Window size is set by default to 200. The algorithm requires sufficient sequence to perform the statistic on. The original paper suggests a minimum window size of 200.

Window stepping increment is set by default to 3. This will ensure the resulting information remains in frame.

Alternative Data Files

There are no alternative data files currently in the EMBOSS Data directory, but alternative values may be user defined.

Notes

The TESTCODE statistic reflects the fact that codons are used with unequal frequency and that oligonucleotides and nucleotides tend to be repeated with a periodicity of three. The original paper reports that the test had been thoroughly proven on 400,000 bases of sequence data: it misclassifies 5% of the regions tested and gives an answer of "No Opinion" one fifth of the time.

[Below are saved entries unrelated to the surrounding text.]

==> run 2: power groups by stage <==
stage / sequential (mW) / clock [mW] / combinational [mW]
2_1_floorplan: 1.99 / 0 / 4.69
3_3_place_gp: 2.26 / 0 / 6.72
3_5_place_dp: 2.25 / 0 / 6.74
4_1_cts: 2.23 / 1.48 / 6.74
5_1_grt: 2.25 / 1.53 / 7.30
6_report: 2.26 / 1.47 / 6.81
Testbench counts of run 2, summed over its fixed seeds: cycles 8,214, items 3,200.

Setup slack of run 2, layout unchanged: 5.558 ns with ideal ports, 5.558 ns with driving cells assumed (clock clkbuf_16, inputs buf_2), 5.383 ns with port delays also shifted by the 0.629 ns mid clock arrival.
From an optimization exercise on the open Yosys and OpenROAD flow, aimed at small area, a short achievable clock period and few clock cycles per item; shortcuts taken in it are not production practice. At most, simulation tests tie the RTL to the original design; equivalence was not proved. The RTL of runs 2, 3 and 5 was laid out without a check of its function.

===== flow/config.mk =====
export PLATFORM = sky130hd
export DESIGN_NAME = scr_engine
export DESIGN_NICKNAME = scr_engine
export VERILOG_FILES = /design/flow/design.v
export SDC_FILE = /design/flow/constraint.sdc
export NUM_CORES = 4
export LEC_CHECK = 0
export ABC_AREA = 1
export CAP_MARGIN = 20
export CORE_MARGIN = 2
export CORE_UTILIZATION = 60
export CTS_BUF_LIST = sky130_fd_sc_hd__clkbuf_16
export CTS_CLUSTER_DIAMETER = 90
export CTS_CLUSTER_SIZE = 28
export SLEW_MARGIN = 20

===== flow/design.v =====
module scr_engine (
    input  wire        clk,
    input  wire        rst,
    input  wire        cfg_we,
    input  wire [3:0]  cfg_addr,
    input  wire [31:0] cfg_wdata,
    input  wire        in_valid,
    output reg         in_ready,
    input  wire [14:0] in_x,
    input  wire [17:0] in_y,
    input  wire [7:0]  in_value,
    input  wire [1:0]  in_tag,
    input  wire [1:0]  in_fmt,
    output reg         tone_re,
    output wire [10:0] tone_addr0,
    output wire [10:0] tone_addr1,
    input  wire [15:0] tone_rdata0,
    input  wire [15:0] tone_rdata1,
    output reg         tile_re,
    output reg  [17:0] tile_addr,
    input  wire [15:0] tile_rdata,
    output reg         out_valid,
    output reg  [3:0]  out_code,
    output reg  [11:0] out_tone,
    output reg  [7:0]  out_base,
    output reg  [7:0]  out_slope
);
    localparam R      = 3;                   
    localparam MAIN_N = (19 + R - 1) / R;    
    localparam PRE_N  = (8 + R - 1) / R;     
    localparam MW     = MAIN_N * R;
    localparam PW     = PRE_N * R;
    reg        q_we;                 
    reg [3:0]  q_addr;
    reg [31:0] q_wdata;
    reg        q_rst;                
    always @(posedge clk) begin
        q_rst   <= rst;
        q_we    <= cfg_we & ~rst;
        q_addr  <= cfg_addr;
        q_wdata <= cfg_wdata;
    end
    reg [7:0]  tile_tag;             
    reg        tone_bank;            
    reg [15:0] gain   [0:3];
    reg [15:0] offset [0:3];
    reg [7:0]  shift  [0:3];         
    reg [3:0]  sh_dirty;             
    reg [7:0]  hm1    [0:3];
    reg [7:0]  wm1    [0:3];
    reg [15:0] ph_y   [0:3];
    reg [15:0] ph_x   [0:3];
    reg [63:0] ps_map;
    wire       sh_wb;
    wire [1:0] sh_wb_k;
    wire [7:0] sh_wb_val;
    wire        w_ctrl = q_rst | (q_we & (q_addr == 4'd0));
    wire        w_ps0  = q_rst | (q_we & (q_addr == 4'd13));
    wire        w_ps1  = q_rst | (q_we & (q_addr == 4'd14));
    wire [3:0]  w_trim, w_geom, w_phase;
    genvar gk;
    generate
        for (gk = 0; gk < 4; gk = gk + 1) begin : wen
            assign w_trim[gk]  = q_rst | (q_we & (q_addr == 4'd1 + gk));
            assign w_geom[gk]  = q_rst | (q_we & (q_addr == 4'd5 + gk));
            assign w_phase[gk] = q_rst | (q_we & (q_addr == 4'd9 + gk));
        end
    endgenerate
    wire [31:0] d_ctrl  = q_rst ? 32'h0000_E400 : q_wdata;
    wire [31:0] d_trim  = q_rst ? 32'h1000_0000 : q_wdata;
    wire [31:0] d_geom  = q_rst ? 32'h0000_FFFF : q_wdata;
    wire [31:0] d_phase = q_rst ? 32'h0000_0000 : q_wdata;
    wire [31:0] d_ps0   = q_rst ? 32'h7654_3210 : q_wdata;
    wire [31:0] d_ps1   = q_rst ? 32'hFEDC_BA98 : q_wdata;
    integer r;
    always @(posedge clk) begin
        if (w_ctrl) begin
            tile_tag  <= d_ctrl[15:8];
            tone_bank <= d_ctrl[4];
        end
        if (w_ps0) ps_map[31:0]  <= d_ps0;
        if (w_ps1) ps_map[63:32] <= d_ps1;
        for (r = 0; r < 4; r = r + 1) begin
            if (w_trim[r]) begin
                gain[r]   <= d_trim[31:16];
                offset[r] <= d_trim[15:0];
            end
            if (w_geom[r]) begin
                hm1[r] <= d_geom[15:8];
                wm1[r] <= d_geom[7:0];
            end
            if (w_phase[r]) begin
                ph_y[r] <= d_phase[31:16];
                ph_x[r] <= d_phase[15:0];
            end
            if (w_geom[r]) begin
                shift[r]    <= d_geom[23:16];
                sh_dirty[r] <= ~q_rst;
            end else if (sh_wb && sh_wb_k == r[1:0]) begin
                shift[r]    <= sh_wb_val;
                sh_dirty[r] <= 1'b0;
            end
        end
    end
    reg        a_v;
    reg [14:0] a_x;
    reg [17:0] a_y;
    reg [7:0]  a_val;
    reg [1:0]  a_tag;
    reg [1:0]  a_fmt;
    wire [15:0]        a_gain = gain[a_tag];
    wire [15:0]        a_off  = offset[a_tag];
    wire [23:0]        a_prod = a_val * a_gain;
    wire signed [25:0] a_sum  = $signed({2'b00, a_prod})
                              + $signed({{6{a_off[15]}}, a_off, 4'b1000});
    wire signed [21:0] a_us   = a_sum[25:4];
    wire [15:0]        a_u    = a_us[21] ? 16'h0000 :
                                (a_us > 22'sh00FF00) ? 16'hFF00 : a_us[15:0];
    reg  [3:0]  a_j;
    always @(*) begin
        case (a_fmt)
            2'd1:    a_j = a_val[0] ? 4'd15 : 4'd0;
            2'd2:    a_j = a_val[1:0] * 4'd5;
            default: a_j = a_val[3:0];
        endcase
    end
    wire        a_ps = (a_fmt != 2'd0);
    reg [17:0] hy;                   
    reg [15:0] hx;                   
    reg [3:0]  hv;                   
    wire [1:0] a_k    = tile_tag[2*a_tag +: 2];
    wire       a_line = (a_y == hy) && ({1'b0, a_x} == hx);
    wire       a_hit  = a_ps | (a_line & hv[a_k]);
    reg          e_fgm;              
    reg          e_fgp;              
    reg          e_bgm;              
    reg          e_bgp;              
    reg          e_pre;              
    reg [2:0]    e_cnt;
    reg [1:0]    e_k;
    reg [MW-1:0] e_yy;               
    reg [MW-1:0] e_as;               
    reg [7:0]    e_rem;              
    reg [7:0]    e_r;                
    wire [7:0]   e_ty, e_tx;         
    reg        b_v;
    reg        b_fg;                 
    reg        b_job;                
    reg        b_ps;
    reg [2:0]  b_bt;                 
    reg [2:0]  b_bt1;                
    reg [7:0]  b_i;
    reg [7:0]  b_i1;
    reg [7:0]  b_f;
    reg [1:0]  b_k;
    wire       b_pend = b_v & b_fg & ~b_job;     
    wire       a_go   = a_v & ~b_pend;
    wire       a_fg   = a_go & ~a_hit;           
    wire       a_take = a_go & ~a_ps;            
    wire fgm_done = e_fgm & (e_cnt == MAIN_N - 1);
    wire fgp_done = e_fgp & (e_cnt == PRE_N - 1);
    wire fg_free  = (~e_fgm | fgm_done) & (~e_fgp | fgp_done);
    wire fg_want  = a_fg | b_pend;
    wire ld_fgm_a = a_fg & fg_free & ~sh_dirty[a_k];
    wire ld_fgm_b = b_pend & fg_free & (~sh_dirty[b_k] | fgp_done);
    wire ld_fgp_b = b_pend & fg_free & sh_dirty[b_k] & ~fgp_done;
    wire ld_fgp_a = a_fg & fg_free & sh_dirty[a_k];
    wire       q_geom   = q_we & (q_addr >= 4'd5) & (q_addr <= 4'd8);
    wire       bgm_keep = e_bgm & ~fg_want & ~q_we & ~q_rst;
    wire       bgp_keep = e_bgp & ~fg_want & ~q_geom & ~q_rst;
    wire       bgm_done = bgm_keep & (e_cnt == MAIN_N - 1);
    wire       bgp_done = bgp_keep & (e_cnt == PRE_N - 1);
    wire       e_free   = fg_free & ~fg_want & ~q_rst &
                          (~bgm_keep | bgm_done) & (~bgp_keep | bgp_done);
    wire [3:0] want;
    genvar gw;
    generate
        for (gw = 0; gw < 4; gw = gw + 1) begin : wnt
            assign want[gw] = ~hv[gw] & ((tile_tag[1:0] == gw) | (tile_tag[3:2] == gw) |
                                         (tile_tag[5:4] == gw) | (tile_tag[7:6] == gw));
        end
    endgenerate
    wire [3:0] e_k1    = 4'd1 << e_k;
    wire [3:0] want_x  = want & ~sh_dirty & ~(bgm_done ? e_k1 : 4'd0);
    wire [3:0] dirty_x = sh_dirty & ~((bgp_done | fgp_done) ? e_k1 : 4'd0);
    wire       st_bgm  = e_free & ~q_we & (|want_x) & (|hv);
    wire       st_bgp  = e_free & ~q_geom & ~st_bgm & (|dirty_x);
    wire [1:0] k_m     = want_x[0] ? 2'd0 : want_x[1] ? 2'd1 : want_x[2] ? 2'd2 : 2'd3;
    wire [1:0] k_p     = dirty_x[0] ? 2'd0 : dirty_x[1] ? 2'd1 : dirty_x[2] ? 2'd2 : 2'd3;
    wire       e_load  = ld_fgm_a | ld_fgp_a | ld_fgm_b | ld_fgp_b | st_bgm | st_bgp;
    wire [15:0] hx_d   = a_take ? {1'b0, a_x} + 16'd1 : hx;
    wire [1:0]  l_k  = (ld_fgm_a | ld_fgp_a) ? a_k : (ld_fgm_b | ld_fgp_b) ? b_k : st_bgm ? k_m : k_p;
    wire [17:0] l_y  = ld_fgm_a ? a_y : hy;
    wire [15:0] l_x  = ld_fgm_a ? {1'b0, a_x} : ld_fgm_b ? hx - 16'd1 : hx_d;
    wire [18:0] l_yy = l_y + ph_y[l_k];
    wire [16:0] l_as = l_x + ph_x[l_k];
    wire a_free = ~a_v | ~b_pend;
    always @(posedge clk) begin
        if (rst)           a_v <= 1'b0;
        else if (in_ready) a_v <= in_valid;
        else if (a_go)     a_v <= 1'b0;
        if (a_free) begin
            a_x   <= in_x;
            a_y   <= in_y;
            a_val <= in_value;
            a_tag <= in_tag;
            a_fmt <= in_fmt;
        end
    end
    always @(posedge clk) begin
        if (rst) begin
            b_v   <= 1'b0;
            b_job <= 1'b0;
        end else if (!b_pend) begin
            b_v   <= a_v;
            b_job <= ld_fgm_a;
        end else begin
            b_job <= ld_fgm_b;
        end
        if (!b_pend) begin
            b_fg     <= ~a_hit;
            b_ps     <= a_ps;
            b_bt     <= {tone_bank, a_tag};
            b_i      <= a_u[15:8];
            b_i1     <= a_u[15:8] + 8'd1;
            b_f      <= a_ps ? {4'd0, ps_map[4*a_j +: 4]} : a_u[7:0];
            b_k      <= a_k;
            tone_re  <= a_v & ~a_ps;
        end
        if (!b_pend && a_v && !a_ps)
            b_bt1    <= {tone_bank, a_tag};
    end
    assign tone_addr0 = {b_bt, b_i};
    assign tone_addr1 = {b_bt1, b_i1};
    wire a_v_n   = in_ready | (a_v & ~a_go);
    wire b_pend_n = b_pend ? ~ld_fgm_b : (a_fg & ~ld_fgm_a);
    always @(posedge clk) begin
        in_ready <= rst | ~(a_v_n & b_pend_n);
    end
    always @(posedge clk) begin
        if (q_rst || q_we) begin
            hv <= 4'd0;
        end else begin
            if (a_take && !a_line) begin
                hy <= a_y;
                hv <= 4'd1 << a_k;
            end else if (a_take) begin
                hv[a_k] <= 1'b1;
            end
            if (bgm_done) hv[e_k] <= 1'b1;
        end
        hx <= hx_d;
    end
    wire [8:0]  e_th  = {1'b0, hm1[e_k]} + 9'd1;
    wire [8:0]  e_tw  = {1'b0, wm1[e_k]} + 9'd1;
    wire [9:0]  e_tw2 = {e_tw, 1'b0};
    wire [7:0]  e_sh  = shift[e_k];
    wire [PW-1:0] e_shp = {{(PW-8){1'b0}}, e_sh};
    wire [7:0] rem_c [0:R];
    wire [7:0] r_c   [0:R];
    assign rem_c[0] = e_rem;
    assign r_c[0]   = e_r;
    genvar g;
    generate
        for (g = 0; g < R; g = g + 1) begin : row
            wire       ybit = e_pre ? 1'b0 : e_yy[MW-1-g];
            wire [8:0] t    = {rem_c[g], ybit};
            wire       qb   = (t >= e_th) & ~e_pre;
            wire [8:0] tn   = qb ? (t - e_th) : t;
            assign rem_c[g+1] = tn[7:0];
            wire       abit = e_pre ? e_shp[PW-1-R*e_cnt-g] : e_as[MW-1-g];
            wire [9:0] v    = {1'b0, r_c[g], abit} + (qb ? {2'b00, e_sh} : 10'd0);
            wire [9:0] vn   = (v >= e_tw2) ? (v - e_tw2) :
                              (v >= {1'b0, e_tw}) ? (v - {1'b0, e_tw}) : v;
            assign r_c[g+1] = vn[7:0];
        end
    endgenerate
    assign e_ty      = rem_c[R];
    assign e_tx      = r_c[R];
    assign sh_wb     = fgp_done | bgp_done;
    assign sh_wb_k   = e_k;
    assign sh_wb_val = r_c[R];
    always @(posedge clk) begin
        if (rst) begin
            e_fgm <= 1'b0;
            e_fgp <= 1'b0;
            e_bgm <= 1'b0;
            e_bgp <= 1'b0;
        end else if (e_load) begin
            e_fgm <= ld_fgm_a | ld_fgm_b;
            e_fgp <= ld_fgp_a | ld_fgp_b;
            e_bgm <= st_bgm;
            e_bgp <= st_bgp;
        end else begin
            e_fgm <= e_fgm & ~fgm_done;
            e_fgp <= e_fgp & ~fgp_done;
            e_bgm <= bgm_keep & ~bgm_done;
            e_bgp <= bgp_keep & ~bgp_done;
        end
        if (e_load) begin
            e_pre <= ld_fgp_a | ld_fgp_b | st_bgp;
            e_cnt <= 3'd0;
            e_k   <= l_k;
            e_yy  <= {{(MW-19){1'b0}}, l_yy};
            e_as  <= {{(MW-17){1'b0}}, l_as};
            e_rem <= 8'd0;
            e_r   <= 8'd0;
        end else if (e_pre) begin
            e_cnt <= e_cnt + 3'd1;
            e_r   <= r_c[R];
        end else begin
            e_cnt <= e_cnt + 3'd1;
            e_yy  <= e_yy << R;
            e_as  <= e_as << R;
            e_rem <= rem_c[R];
            e_r   <= r_c[R];
        end
    end
    reg        p1_v, p1_fg, p1_ps;
    reg [1:0]  p1_k;
    reg [7:0]  p1_f;
    reg        p2_v, p2_fg, p2_ps;
    reg [1:0]  p2_k;
    reg [7:0]  p2_f;
    reg [11:0] p2_e0, p2_e1;
    always @(posedge clk) begin
        if (rst) begin
            p1_v <= 1'b0;
            p2_v <= 1'b0;
        end else begin
            p1_v <= b_v & ~b_pend;
            p2_v <= p1_v;
        end
        p1_fg <= b_fg;
        p1_ps <= b_ps;
        p1_k  <= b_k;
        p1_f  <= b_f;
        p2_fg <= p1_fg;
        p2_ps <= p1_ps;
        p2_k  <= p1_k;
        p2_f  <= p1_f;
        p2_e0 <= tone_rdata0[11:0];
        p2_e1 <= tone_rdata1[11:0];
    end
    wire signed [12:0] p2_diff = $signed({1'b0, p2_e1}) - $signed({1'b0, p2_e0});
    wire signed [21:0] p2_prod = p2_diff * $signed({1'b0, p2_f}) + 22'sd128;
    wire signed [13:0] p2_step = p2_prod[21:8];
    wire [11:0]        p2_T    = p2_ps ? {8'd0, p2_f[3:0]} : p2_e0 + p2_step[11:0];
    reg [3:6]  pv, pfg, pps;
    reg [1:0]  pk  [3:6];
    reg [11:0] pT  [3:6];
    integer s;
    always @(posedge clk) begin
        if (rst) begin
            pv[3] <= 1'b0; pv[4] <= 1'b0; pv[5] <= 1'b0; pv[6] <= 1'b0;
        end else begin
            pv[3] <= p2_v; pv[4] <= pv[3]; pv[5] <= pv[4]; pv[6] <= pv[5];
        end
        pfg[3] <= p2_fg; pps[3] <= p2_ps; pk[3] <= p2_k; pT[3] <= p2_T;
        for (s = 4; s <= 6; s = s + 1) begin
            pfg[s] <= pfg[s-1]; pps[s] <= pps[s-1]; pk[s] <= pk[s-1]; pT[s] <= pT[s-1];
        end
    end
    reg [7:0]  cty [0:3];
    reg [7:0]  ctx [0:3];
    wire       t_v    = pv[6];
    wire       t_take = t_v & ~pps[6];
    wire       t_fg   = pfg[6];
    wire [1:0] t_k    = pk[6];
    integer j;
    always @(posedge clk) begin
        for (j = 0; j < 4; j = j + 1) begin
            if (t_take && t_fg && t_k == j[1:0]) begin
                cty[j] <= e_ty;
                ctx[j] <= (e_tx == wm1[j]) ? 8'd0 : e_tx + 8'd1;
            end else if (bgm_done && e_k == j[1:0]) begin
                cty[j] <= e_ty;
                ctx[j] <= e_tx;
            end else if (t_take) begin
                ctx[j] <= (ctx[j] == wm1[j]) ? 8'd0 : ctx[j] + 8'd1;
            end
        end
    end
    reg        p7_v, p7_ps;
    reg [11:0] p7_T;
    reg        p8_v, p8_ps;
    reg [11:0] p8_T;
    always @(posedge clk) begin
        if (rst) begin
            p7_v <= 1'b0;
            p8_v <= 1'b0;
        end else begin
            p7_v <= t_v;
            p8_v <= p7_v;
        end
        tile_re   <= t_take;
        tile_addr <= {t_k, t_fg ? e_ty : cty[t_k], t_fg ? e_tx : ctx[t_k]};
        p7_ps <= pps[6];
        p7_T  <= pT[6];
        p8_ps <= p7_ps;
        p8_T  <= p7_T;
    end
    reg        p9_v, p9_ps;
    reg [11:0] p9_T;
    reg [7:0]  p9_B, p9_S;
    always @(posedge clk) begin
        if (rst) p9_v <= 1'b0;
        else     p9_v <= p8_v;
        p9_ps <= p8_ps;
        p9_T  <= p8_T;
        p9_B  <= tile_rdata[15:8];
        p9_S  <= tile_rdata[7:0];
    end
    wire signed [13:0] p9_d    = $signed({2'b00, p9_T}) - $signed({2'b00, p9_B, 4'b0000});
    wire [20:0]        p9_rmp  = p9_d[11:0] * p9_S + 21'd128;
    wire [12:0]        p9_c    = p9_rmp[20:8];
    wire [3:0]         p9_code = (p9_d <= 14'sd0) ? 4'd0
                               : (p9_c > 13'd15) ? 4'd15 : p9_c[3:0];
    always @(posedge clk) begin
        if (rst) out_valid <= 1'b0;
        else     out_valid <= p9_v;
        out_code  <= p9_ps ? p9_T[3:0] : p9_code;
        out_tone  <= p9_ps ? 12'd0 : p9_T;
        out_base  <= p9_ps ? 8'd0 : p9_B;
        out_slope <= p9_ps ? 8'd0 : p9_S;
    end
endmodule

In the GCG package, the current (version 10.3) TESTCODE application's apparent interpretation of the algorithm is: MAX(A1,A2,A3) / MIN(A1,A2,A3) The EMBOSS tcode program uses the correct Fickett algorithm equation: MAX(A1,A2,A3) / MIN(A1,A2,A3) + 1 thus any plot using the GCG TESTCODE aplication will be slightly higher than the tcode equivalent.

References

Fickett, J.W. (1982) Nucleic Acids Research 10(17) pp.5303-5318 "Recognition of protein coding regions in DNA sequences"

Warnings

The program will ignore ambiguity codes in the nucleic acid sequence and just accept the four common bases. This is a function of the algorithm, and the data tables.

Diagnostic Error Messages

Standard error messages are given for incorrect sequence input.

Exit status

It always exits with status 0.

See Elsewhere

TESTCODE - GCG package, Accelrys Inc. Uses a different interpretation of the same algorithm. Source code unavailable.

SPIN - "Uneven positional base preferences" Staden software. Free to academics, versions for both X and Windows platforms.